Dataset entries
-- Opening Marker --
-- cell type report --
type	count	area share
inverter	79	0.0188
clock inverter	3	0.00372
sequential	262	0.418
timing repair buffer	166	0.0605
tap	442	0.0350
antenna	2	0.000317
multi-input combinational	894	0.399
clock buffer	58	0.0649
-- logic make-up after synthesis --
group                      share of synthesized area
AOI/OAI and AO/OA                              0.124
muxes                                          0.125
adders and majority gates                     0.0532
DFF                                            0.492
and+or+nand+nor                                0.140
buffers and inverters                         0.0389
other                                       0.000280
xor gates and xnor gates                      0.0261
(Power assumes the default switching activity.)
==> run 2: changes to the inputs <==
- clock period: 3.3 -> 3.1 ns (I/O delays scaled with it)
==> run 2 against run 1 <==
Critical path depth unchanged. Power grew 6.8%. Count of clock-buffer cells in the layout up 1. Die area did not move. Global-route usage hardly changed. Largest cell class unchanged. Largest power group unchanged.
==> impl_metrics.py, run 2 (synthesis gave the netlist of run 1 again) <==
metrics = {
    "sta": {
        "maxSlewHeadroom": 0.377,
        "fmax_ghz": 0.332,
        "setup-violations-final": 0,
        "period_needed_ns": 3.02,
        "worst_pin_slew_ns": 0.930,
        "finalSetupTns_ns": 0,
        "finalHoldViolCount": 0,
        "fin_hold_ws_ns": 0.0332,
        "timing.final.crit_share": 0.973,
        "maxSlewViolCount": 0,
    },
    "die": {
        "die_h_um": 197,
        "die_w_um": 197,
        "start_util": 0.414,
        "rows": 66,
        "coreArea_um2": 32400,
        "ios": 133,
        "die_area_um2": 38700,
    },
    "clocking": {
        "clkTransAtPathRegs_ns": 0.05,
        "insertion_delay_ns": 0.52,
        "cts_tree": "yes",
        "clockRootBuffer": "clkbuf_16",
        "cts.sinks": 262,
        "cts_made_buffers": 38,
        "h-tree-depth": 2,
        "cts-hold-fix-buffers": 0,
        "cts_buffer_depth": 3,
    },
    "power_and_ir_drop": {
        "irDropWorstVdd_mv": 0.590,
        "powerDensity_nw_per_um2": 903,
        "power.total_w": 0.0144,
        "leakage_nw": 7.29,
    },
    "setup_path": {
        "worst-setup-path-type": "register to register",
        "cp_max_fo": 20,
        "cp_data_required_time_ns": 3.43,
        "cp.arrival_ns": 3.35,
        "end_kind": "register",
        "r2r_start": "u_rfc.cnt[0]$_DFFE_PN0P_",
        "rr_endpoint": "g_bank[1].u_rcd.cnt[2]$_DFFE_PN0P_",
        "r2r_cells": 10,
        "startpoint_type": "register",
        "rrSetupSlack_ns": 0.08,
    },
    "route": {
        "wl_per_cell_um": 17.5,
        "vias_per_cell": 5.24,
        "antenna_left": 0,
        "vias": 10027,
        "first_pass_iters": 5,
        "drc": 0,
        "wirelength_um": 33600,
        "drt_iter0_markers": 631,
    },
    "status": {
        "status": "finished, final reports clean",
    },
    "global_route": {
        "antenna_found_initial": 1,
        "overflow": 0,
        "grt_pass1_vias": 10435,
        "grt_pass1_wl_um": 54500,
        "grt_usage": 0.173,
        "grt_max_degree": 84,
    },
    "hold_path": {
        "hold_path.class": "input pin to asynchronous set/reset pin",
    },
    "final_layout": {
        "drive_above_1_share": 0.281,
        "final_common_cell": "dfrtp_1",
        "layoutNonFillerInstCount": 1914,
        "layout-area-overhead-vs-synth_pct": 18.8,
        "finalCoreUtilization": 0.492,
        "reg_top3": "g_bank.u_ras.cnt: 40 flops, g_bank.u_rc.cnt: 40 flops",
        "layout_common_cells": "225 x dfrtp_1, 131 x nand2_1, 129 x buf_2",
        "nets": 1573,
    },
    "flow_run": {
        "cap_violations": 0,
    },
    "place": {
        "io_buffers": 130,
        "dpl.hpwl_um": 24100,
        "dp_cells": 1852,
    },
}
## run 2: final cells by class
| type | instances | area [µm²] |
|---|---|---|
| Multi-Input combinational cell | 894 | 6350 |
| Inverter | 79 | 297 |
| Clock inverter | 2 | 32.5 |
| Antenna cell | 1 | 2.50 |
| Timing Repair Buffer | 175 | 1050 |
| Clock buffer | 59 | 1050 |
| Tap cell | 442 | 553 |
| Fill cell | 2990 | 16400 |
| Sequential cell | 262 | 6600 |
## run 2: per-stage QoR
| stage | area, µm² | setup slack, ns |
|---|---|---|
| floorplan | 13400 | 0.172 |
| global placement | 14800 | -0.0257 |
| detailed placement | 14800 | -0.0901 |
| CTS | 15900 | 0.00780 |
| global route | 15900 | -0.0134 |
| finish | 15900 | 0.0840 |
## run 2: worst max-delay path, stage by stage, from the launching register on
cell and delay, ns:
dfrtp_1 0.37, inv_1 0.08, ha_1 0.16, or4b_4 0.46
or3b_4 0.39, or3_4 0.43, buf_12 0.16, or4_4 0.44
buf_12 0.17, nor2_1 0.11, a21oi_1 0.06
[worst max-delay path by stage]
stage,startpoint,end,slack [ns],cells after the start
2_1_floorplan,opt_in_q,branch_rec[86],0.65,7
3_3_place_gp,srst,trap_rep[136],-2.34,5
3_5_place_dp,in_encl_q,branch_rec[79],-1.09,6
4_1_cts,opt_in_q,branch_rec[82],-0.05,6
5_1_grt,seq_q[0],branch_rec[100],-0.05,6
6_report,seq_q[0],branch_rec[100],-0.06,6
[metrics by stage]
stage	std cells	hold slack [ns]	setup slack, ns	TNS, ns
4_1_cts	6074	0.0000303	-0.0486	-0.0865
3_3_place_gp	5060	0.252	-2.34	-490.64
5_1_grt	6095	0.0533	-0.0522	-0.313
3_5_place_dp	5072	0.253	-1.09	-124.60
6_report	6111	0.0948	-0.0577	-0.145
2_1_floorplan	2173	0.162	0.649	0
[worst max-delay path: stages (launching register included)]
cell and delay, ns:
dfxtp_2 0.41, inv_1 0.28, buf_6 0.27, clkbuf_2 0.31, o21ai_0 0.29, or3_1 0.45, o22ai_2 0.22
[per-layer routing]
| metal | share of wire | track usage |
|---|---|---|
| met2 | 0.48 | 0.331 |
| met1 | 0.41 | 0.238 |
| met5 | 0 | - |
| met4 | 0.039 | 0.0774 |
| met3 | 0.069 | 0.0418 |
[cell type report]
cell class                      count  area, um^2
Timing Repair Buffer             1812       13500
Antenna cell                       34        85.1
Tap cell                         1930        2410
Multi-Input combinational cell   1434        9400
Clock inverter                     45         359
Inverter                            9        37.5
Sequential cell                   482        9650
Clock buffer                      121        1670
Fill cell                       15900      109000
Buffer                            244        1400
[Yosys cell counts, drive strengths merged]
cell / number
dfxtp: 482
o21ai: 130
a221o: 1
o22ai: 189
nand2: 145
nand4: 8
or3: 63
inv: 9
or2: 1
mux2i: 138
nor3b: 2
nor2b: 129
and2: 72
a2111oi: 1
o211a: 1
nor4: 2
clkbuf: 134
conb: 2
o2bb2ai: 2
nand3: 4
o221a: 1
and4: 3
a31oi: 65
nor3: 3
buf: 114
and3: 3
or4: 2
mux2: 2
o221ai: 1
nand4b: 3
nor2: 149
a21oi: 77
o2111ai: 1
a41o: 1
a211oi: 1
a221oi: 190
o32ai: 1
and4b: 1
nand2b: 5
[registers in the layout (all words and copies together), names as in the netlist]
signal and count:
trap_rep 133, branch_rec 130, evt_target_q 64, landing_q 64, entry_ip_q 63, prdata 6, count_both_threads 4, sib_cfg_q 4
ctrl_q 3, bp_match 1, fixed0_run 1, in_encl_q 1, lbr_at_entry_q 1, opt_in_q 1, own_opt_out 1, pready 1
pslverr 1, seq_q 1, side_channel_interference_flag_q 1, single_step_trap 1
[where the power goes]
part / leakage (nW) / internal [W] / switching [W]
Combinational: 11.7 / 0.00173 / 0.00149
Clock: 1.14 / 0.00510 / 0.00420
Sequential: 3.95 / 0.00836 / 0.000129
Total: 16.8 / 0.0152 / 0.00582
<file path="config.mk">
export PLATFORM = sky130hd
export DESIGN_NAME = csl_strap_ctrl
export DESIGN_NICKNAME = d
export VERILOG_FILES = /design/src/design/csl_pkg.sv /design/src/design/csl_strap_ctrl.sv /design/src/design/csl_freq_table.sv
export SDC_FILE = /design/constraint.sdc
export NUM_CORES = 1
export LEC_CHECK = 0
export BUFFER_PORTS_ARGS = -buffer_cell sky130_fd_sc_hd__buf_2
export CAP_MARGIN = 20
export CORE_MARGIN = 2
export CORE_UTILIZATION = 50
export CTS_CLUSTER_SIZE = 40
export DETAILED_ROUTE_END_ITERATION = 6
export MAX_ROUTING_LAYER = met4
export PLACE_DENSITY_LB_ADDON = 0.2
export REMOVE_ABC_BUFFERS = 1
export SKIP_CTS_REPAIR_TIMING = 1
export SYNTH_ARGS = -nofsm -noshare
export SYNTH_HDL_FRONTEND = slang
export SYNTH_HIERARCHICAL = 1
export SYNTH_SLANG_ARGS = --single-unit
</file>
<file path="constraint.sdc">
create_clock -name sys_clk -period 4.6 [get_ports sys_clk]
set_input_delay 0.23 -clock sys_clk [delete_from_list [all_inputs] [get_ports sys_clk]]
set_output_delay 0.23 -clock sys_clk [all_outputs]
set_load 0.01 [all_outputs]
</file>
[config.mk]
export PLATFORM = sky130hd
export DESIGN_NAME = mcr_dev_flat
export DESIGN_NICKNAME = d
export VERILOG_FILES = /design/src/logic/mcr_pkg.sv /design/src/logic/mcr_if.sv /design/src/logic/mcr_dev.sv /design/src/flat_wrapper.sv
export SDC_FILE = /design/constraint.sdc
export NUM_CORES = 1
export LEC_CHECK = 0
export ABC_CLOCK_PERIOD_IN_PS = 9200
export BUFFER_PORTS_ARGS = -buffer_cell sky130_fd_sc_hd__buf_2
export CAP_MARGIN = 10
export CELL_PAD_IN_SITES_DETAIL_PLACEMENT = 1
export CELL_PAD_IN_SITES_GLOBAL_PLACEMENT = 1
export CORE_ASPECT_RATIO = 1.25
export CORE_UTILIZATION = 35
export CTS_BUF_LIST = sky130_fd_sc_hd__clkbuf_4 sky130_fd_sc_hd__clkbuf_8 sky130_fd_sc_hd__clkbuf_16
export CTS_CLUSTER_SIZE = 8
export DETAILED_ROUTE_END_ITERATION = 6
export PLACE_DENSITY_LB_ADDON = 0.1
export SETUP_SLACK_MARGIN = 0.1
export SYNTH_ARGS = -nofsm -noshare
export SYNTH_HDL_FRONTEND = slang
export SYNTH_SLANG_ARGS = --single-unit
[constraint.sdc]
create_clock -name i_core_clk -period 9.2 [get_ports i_core_clk]
set_input_delay 0.92 -clock i_core_clk [delete_from_list [all_inputs] [get_ports i_core_clk]]
set_output_delay 0.92 -clock i_core_clk [all_outputs]
set_load 0.1 [all_outputs]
-- Closing Marker --
• _Task statement_:
Report every line in the data above in which the word "status" appears.

• _Result_:
    "status": {
        "status": "finished, final reports clean",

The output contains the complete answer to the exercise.